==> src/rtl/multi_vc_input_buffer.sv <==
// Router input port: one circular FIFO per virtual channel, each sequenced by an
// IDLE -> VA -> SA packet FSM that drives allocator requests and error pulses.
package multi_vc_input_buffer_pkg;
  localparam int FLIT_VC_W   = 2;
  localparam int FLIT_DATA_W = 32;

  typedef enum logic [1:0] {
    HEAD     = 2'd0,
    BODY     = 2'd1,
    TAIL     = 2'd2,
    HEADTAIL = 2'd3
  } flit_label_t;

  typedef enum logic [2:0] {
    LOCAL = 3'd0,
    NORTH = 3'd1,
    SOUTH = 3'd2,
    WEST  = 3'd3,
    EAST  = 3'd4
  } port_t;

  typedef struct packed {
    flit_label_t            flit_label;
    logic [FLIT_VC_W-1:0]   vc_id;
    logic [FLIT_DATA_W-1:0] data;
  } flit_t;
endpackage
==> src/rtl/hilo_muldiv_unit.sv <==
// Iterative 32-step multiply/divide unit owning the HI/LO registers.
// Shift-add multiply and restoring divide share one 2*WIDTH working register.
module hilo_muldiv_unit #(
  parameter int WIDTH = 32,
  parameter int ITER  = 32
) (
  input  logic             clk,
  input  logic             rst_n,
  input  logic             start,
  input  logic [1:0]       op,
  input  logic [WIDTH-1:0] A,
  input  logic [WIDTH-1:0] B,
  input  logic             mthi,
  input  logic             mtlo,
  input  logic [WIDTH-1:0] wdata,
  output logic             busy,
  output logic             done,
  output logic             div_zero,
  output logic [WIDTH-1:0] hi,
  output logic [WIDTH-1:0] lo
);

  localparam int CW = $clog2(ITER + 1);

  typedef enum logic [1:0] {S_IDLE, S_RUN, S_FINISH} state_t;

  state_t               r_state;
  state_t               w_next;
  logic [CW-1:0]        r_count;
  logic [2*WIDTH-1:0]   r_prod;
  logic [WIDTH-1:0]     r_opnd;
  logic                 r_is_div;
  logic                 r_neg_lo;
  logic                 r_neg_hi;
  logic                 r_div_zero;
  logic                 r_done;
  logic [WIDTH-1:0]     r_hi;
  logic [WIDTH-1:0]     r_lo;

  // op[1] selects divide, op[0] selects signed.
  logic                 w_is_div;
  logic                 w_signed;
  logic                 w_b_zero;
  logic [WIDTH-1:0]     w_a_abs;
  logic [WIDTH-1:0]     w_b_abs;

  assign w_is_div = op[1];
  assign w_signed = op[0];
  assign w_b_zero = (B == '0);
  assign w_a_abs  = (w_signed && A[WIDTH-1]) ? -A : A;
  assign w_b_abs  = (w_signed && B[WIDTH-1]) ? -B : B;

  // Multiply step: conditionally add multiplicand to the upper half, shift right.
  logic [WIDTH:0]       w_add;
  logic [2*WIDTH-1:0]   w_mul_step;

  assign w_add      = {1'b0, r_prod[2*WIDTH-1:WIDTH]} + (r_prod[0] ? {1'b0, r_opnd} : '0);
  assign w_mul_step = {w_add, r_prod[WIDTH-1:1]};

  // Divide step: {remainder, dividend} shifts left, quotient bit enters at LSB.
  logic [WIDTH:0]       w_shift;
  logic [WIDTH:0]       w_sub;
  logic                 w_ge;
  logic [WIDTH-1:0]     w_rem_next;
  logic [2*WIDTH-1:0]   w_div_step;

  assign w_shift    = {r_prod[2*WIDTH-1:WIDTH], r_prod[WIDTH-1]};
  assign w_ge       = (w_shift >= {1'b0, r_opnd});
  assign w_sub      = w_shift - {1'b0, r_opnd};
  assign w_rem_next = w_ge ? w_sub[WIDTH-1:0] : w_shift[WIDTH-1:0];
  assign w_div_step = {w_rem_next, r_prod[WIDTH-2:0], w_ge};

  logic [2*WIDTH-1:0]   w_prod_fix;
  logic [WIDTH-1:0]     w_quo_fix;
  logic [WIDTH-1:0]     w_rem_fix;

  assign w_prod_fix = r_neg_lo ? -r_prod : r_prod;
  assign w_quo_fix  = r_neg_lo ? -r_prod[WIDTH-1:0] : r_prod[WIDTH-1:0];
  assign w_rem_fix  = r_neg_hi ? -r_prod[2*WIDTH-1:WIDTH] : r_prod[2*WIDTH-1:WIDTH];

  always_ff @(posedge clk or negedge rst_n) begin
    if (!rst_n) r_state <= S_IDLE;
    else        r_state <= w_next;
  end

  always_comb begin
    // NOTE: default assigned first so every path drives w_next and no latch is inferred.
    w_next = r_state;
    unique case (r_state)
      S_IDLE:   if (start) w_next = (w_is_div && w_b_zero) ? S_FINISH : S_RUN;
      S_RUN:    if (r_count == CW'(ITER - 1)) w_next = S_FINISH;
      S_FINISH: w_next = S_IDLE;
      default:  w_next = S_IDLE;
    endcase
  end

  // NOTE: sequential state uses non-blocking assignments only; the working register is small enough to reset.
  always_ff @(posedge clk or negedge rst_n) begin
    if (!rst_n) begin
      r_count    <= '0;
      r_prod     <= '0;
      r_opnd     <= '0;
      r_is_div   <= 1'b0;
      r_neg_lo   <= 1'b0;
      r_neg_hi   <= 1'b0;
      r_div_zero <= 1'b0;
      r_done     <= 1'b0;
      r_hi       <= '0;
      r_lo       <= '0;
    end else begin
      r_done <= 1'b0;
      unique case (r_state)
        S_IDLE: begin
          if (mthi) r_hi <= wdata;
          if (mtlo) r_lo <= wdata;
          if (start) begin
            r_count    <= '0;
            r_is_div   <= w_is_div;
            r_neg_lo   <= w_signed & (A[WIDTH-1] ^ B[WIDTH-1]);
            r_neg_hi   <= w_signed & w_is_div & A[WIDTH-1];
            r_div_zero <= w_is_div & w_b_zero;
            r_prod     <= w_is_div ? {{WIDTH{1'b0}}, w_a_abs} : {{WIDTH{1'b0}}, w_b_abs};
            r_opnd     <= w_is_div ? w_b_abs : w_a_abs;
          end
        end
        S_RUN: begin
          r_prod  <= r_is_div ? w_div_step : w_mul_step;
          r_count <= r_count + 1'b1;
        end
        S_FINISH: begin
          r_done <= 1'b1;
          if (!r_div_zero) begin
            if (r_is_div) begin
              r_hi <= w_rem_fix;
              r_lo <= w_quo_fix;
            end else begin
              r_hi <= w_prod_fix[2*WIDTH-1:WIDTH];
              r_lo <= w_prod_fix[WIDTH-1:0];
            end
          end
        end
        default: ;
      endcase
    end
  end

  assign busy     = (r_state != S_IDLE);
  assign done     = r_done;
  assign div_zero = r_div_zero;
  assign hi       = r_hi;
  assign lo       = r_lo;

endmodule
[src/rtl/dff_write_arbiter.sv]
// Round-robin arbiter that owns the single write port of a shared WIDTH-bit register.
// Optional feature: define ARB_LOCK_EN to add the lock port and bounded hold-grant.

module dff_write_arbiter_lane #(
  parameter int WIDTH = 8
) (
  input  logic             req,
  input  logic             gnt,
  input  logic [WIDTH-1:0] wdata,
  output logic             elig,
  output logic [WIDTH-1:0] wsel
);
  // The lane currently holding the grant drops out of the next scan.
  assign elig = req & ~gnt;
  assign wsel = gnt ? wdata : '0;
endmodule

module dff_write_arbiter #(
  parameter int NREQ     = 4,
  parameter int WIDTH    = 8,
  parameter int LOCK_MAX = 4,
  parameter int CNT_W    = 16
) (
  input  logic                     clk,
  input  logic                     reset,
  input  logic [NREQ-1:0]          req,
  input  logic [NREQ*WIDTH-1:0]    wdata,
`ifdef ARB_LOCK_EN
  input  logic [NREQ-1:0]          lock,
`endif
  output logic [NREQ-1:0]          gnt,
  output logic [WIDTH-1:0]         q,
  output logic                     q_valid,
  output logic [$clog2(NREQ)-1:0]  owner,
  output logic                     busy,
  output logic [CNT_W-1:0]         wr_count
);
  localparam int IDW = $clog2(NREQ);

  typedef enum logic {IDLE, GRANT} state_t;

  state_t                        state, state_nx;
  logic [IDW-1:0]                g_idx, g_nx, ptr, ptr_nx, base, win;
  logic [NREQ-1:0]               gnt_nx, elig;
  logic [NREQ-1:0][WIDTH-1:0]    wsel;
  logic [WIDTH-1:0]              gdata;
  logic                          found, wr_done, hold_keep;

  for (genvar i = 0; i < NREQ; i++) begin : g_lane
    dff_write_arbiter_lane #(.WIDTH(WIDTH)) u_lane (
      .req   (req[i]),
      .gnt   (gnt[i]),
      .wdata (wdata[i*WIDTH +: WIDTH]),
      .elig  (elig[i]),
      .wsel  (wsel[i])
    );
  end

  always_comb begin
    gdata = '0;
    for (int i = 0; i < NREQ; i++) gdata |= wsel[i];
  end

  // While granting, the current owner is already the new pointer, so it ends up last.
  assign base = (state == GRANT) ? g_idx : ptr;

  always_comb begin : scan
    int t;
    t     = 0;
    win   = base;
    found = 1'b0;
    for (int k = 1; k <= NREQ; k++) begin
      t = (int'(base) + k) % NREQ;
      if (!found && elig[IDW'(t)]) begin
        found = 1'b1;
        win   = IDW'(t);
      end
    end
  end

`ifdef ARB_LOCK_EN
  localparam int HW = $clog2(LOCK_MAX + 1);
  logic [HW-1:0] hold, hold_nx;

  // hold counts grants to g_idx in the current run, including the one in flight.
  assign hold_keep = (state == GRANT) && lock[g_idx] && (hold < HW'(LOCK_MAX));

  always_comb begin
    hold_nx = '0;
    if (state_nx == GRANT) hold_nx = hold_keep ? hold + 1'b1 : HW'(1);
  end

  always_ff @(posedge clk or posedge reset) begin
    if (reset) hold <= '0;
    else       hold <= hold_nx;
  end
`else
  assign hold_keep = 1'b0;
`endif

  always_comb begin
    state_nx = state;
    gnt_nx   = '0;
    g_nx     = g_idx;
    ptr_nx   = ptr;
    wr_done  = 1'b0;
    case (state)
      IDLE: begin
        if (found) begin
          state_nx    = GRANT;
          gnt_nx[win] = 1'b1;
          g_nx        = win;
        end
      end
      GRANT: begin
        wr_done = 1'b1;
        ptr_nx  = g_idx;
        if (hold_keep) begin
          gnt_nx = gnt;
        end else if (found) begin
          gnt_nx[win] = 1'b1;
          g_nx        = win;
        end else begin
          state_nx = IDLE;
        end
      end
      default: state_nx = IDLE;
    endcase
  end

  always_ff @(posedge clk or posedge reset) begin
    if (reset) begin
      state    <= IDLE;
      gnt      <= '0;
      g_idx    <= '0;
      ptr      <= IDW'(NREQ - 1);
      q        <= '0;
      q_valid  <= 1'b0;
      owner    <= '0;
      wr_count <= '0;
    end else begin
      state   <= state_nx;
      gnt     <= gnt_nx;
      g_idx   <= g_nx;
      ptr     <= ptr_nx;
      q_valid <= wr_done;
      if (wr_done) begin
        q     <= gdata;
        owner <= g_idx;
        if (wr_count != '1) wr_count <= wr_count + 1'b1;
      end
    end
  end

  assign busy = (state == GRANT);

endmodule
--
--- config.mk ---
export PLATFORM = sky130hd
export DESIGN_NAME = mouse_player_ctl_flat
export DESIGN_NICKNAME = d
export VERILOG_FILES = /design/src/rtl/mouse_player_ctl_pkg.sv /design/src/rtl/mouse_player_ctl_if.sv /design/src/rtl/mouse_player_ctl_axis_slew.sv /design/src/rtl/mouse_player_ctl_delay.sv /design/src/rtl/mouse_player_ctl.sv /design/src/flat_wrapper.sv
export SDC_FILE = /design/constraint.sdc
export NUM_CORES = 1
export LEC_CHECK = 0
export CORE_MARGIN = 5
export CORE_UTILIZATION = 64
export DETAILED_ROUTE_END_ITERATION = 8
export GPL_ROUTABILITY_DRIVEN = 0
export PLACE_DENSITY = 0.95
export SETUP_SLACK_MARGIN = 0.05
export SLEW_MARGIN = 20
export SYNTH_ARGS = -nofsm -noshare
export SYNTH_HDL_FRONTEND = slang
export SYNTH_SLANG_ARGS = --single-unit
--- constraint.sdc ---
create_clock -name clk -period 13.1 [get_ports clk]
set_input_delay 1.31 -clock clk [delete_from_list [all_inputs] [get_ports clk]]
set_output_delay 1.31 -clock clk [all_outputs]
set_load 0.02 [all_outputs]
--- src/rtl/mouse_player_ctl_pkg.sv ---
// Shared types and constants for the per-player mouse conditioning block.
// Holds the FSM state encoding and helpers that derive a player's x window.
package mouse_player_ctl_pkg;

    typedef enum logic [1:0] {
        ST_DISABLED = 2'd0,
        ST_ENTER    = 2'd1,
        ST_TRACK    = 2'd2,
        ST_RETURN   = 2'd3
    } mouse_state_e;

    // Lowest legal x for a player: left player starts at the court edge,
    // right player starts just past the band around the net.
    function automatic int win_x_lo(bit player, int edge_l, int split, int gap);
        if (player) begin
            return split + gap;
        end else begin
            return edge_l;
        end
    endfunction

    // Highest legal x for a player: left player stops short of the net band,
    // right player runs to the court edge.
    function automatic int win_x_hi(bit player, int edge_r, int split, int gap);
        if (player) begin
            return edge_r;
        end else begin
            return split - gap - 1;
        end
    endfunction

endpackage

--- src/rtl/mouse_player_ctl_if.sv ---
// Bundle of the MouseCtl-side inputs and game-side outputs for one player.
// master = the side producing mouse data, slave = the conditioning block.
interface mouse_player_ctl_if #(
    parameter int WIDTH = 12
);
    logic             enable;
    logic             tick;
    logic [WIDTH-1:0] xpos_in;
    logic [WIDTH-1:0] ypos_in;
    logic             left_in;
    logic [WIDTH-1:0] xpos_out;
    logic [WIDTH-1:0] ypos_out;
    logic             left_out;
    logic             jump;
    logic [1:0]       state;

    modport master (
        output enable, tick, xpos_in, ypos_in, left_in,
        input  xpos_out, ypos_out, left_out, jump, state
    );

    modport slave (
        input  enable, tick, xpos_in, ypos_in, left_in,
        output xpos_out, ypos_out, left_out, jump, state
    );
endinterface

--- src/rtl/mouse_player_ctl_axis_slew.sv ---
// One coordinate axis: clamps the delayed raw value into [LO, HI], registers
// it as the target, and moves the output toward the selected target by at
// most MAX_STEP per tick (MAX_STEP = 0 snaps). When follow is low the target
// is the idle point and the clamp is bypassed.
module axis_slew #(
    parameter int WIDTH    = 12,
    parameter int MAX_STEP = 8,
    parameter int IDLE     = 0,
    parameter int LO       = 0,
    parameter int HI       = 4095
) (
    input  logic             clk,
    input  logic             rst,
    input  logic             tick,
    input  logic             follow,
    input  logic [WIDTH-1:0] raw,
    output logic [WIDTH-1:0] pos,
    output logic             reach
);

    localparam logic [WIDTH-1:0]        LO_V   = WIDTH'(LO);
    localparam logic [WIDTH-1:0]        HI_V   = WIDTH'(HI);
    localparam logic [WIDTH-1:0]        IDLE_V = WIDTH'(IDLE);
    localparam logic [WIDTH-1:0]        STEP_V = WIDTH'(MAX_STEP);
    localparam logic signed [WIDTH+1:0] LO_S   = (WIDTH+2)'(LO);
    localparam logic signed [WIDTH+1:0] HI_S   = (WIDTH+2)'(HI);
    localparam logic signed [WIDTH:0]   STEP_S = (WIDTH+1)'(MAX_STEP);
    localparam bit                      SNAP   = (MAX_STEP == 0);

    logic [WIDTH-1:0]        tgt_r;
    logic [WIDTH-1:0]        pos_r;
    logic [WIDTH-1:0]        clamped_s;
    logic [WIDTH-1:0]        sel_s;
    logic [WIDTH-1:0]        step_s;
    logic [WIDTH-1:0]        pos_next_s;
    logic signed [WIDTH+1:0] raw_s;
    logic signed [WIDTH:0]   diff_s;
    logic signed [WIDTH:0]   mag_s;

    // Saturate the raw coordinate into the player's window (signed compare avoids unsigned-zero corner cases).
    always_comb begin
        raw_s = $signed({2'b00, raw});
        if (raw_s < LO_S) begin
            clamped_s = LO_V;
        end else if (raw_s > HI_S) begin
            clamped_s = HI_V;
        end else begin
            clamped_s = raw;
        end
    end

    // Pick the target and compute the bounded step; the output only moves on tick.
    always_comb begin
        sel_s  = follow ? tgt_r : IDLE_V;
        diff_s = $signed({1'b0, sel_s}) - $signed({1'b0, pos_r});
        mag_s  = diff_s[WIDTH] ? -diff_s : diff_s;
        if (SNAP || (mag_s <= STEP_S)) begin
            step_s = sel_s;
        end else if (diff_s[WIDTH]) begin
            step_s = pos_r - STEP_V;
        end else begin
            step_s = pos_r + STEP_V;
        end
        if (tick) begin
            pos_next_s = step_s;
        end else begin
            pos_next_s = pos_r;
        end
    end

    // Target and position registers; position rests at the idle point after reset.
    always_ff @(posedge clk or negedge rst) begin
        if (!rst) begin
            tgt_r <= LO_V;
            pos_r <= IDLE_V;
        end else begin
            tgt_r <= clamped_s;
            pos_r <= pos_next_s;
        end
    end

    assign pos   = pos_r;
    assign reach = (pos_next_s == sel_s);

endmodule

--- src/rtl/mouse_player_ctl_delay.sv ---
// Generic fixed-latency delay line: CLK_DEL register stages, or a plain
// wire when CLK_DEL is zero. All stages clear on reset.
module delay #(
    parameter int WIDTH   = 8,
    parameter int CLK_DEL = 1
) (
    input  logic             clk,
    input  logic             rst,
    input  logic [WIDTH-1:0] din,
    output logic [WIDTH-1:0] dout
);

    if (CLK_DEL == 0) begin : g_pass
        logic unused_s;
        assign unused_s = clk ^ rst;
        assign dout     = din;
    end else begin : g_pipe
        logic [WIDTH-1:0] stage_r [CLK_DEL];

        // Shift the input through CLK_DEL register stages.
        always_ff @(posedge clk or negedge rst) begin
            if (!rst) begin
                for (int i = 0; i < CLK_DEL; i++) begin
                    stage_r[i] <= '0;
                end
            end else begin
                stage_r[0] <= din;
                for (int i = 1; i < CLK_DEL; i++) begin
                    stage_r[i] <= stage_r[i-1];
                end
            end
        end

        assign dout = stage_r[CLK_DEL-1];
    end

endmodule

TASK REQUIREMENTS ::
Which lines contain "reach"? Copy each of them from the listing.

SOLUTION FOR THIS TASK ::
    output logic             reach
    assign reach = (pos_next_s == sel_s);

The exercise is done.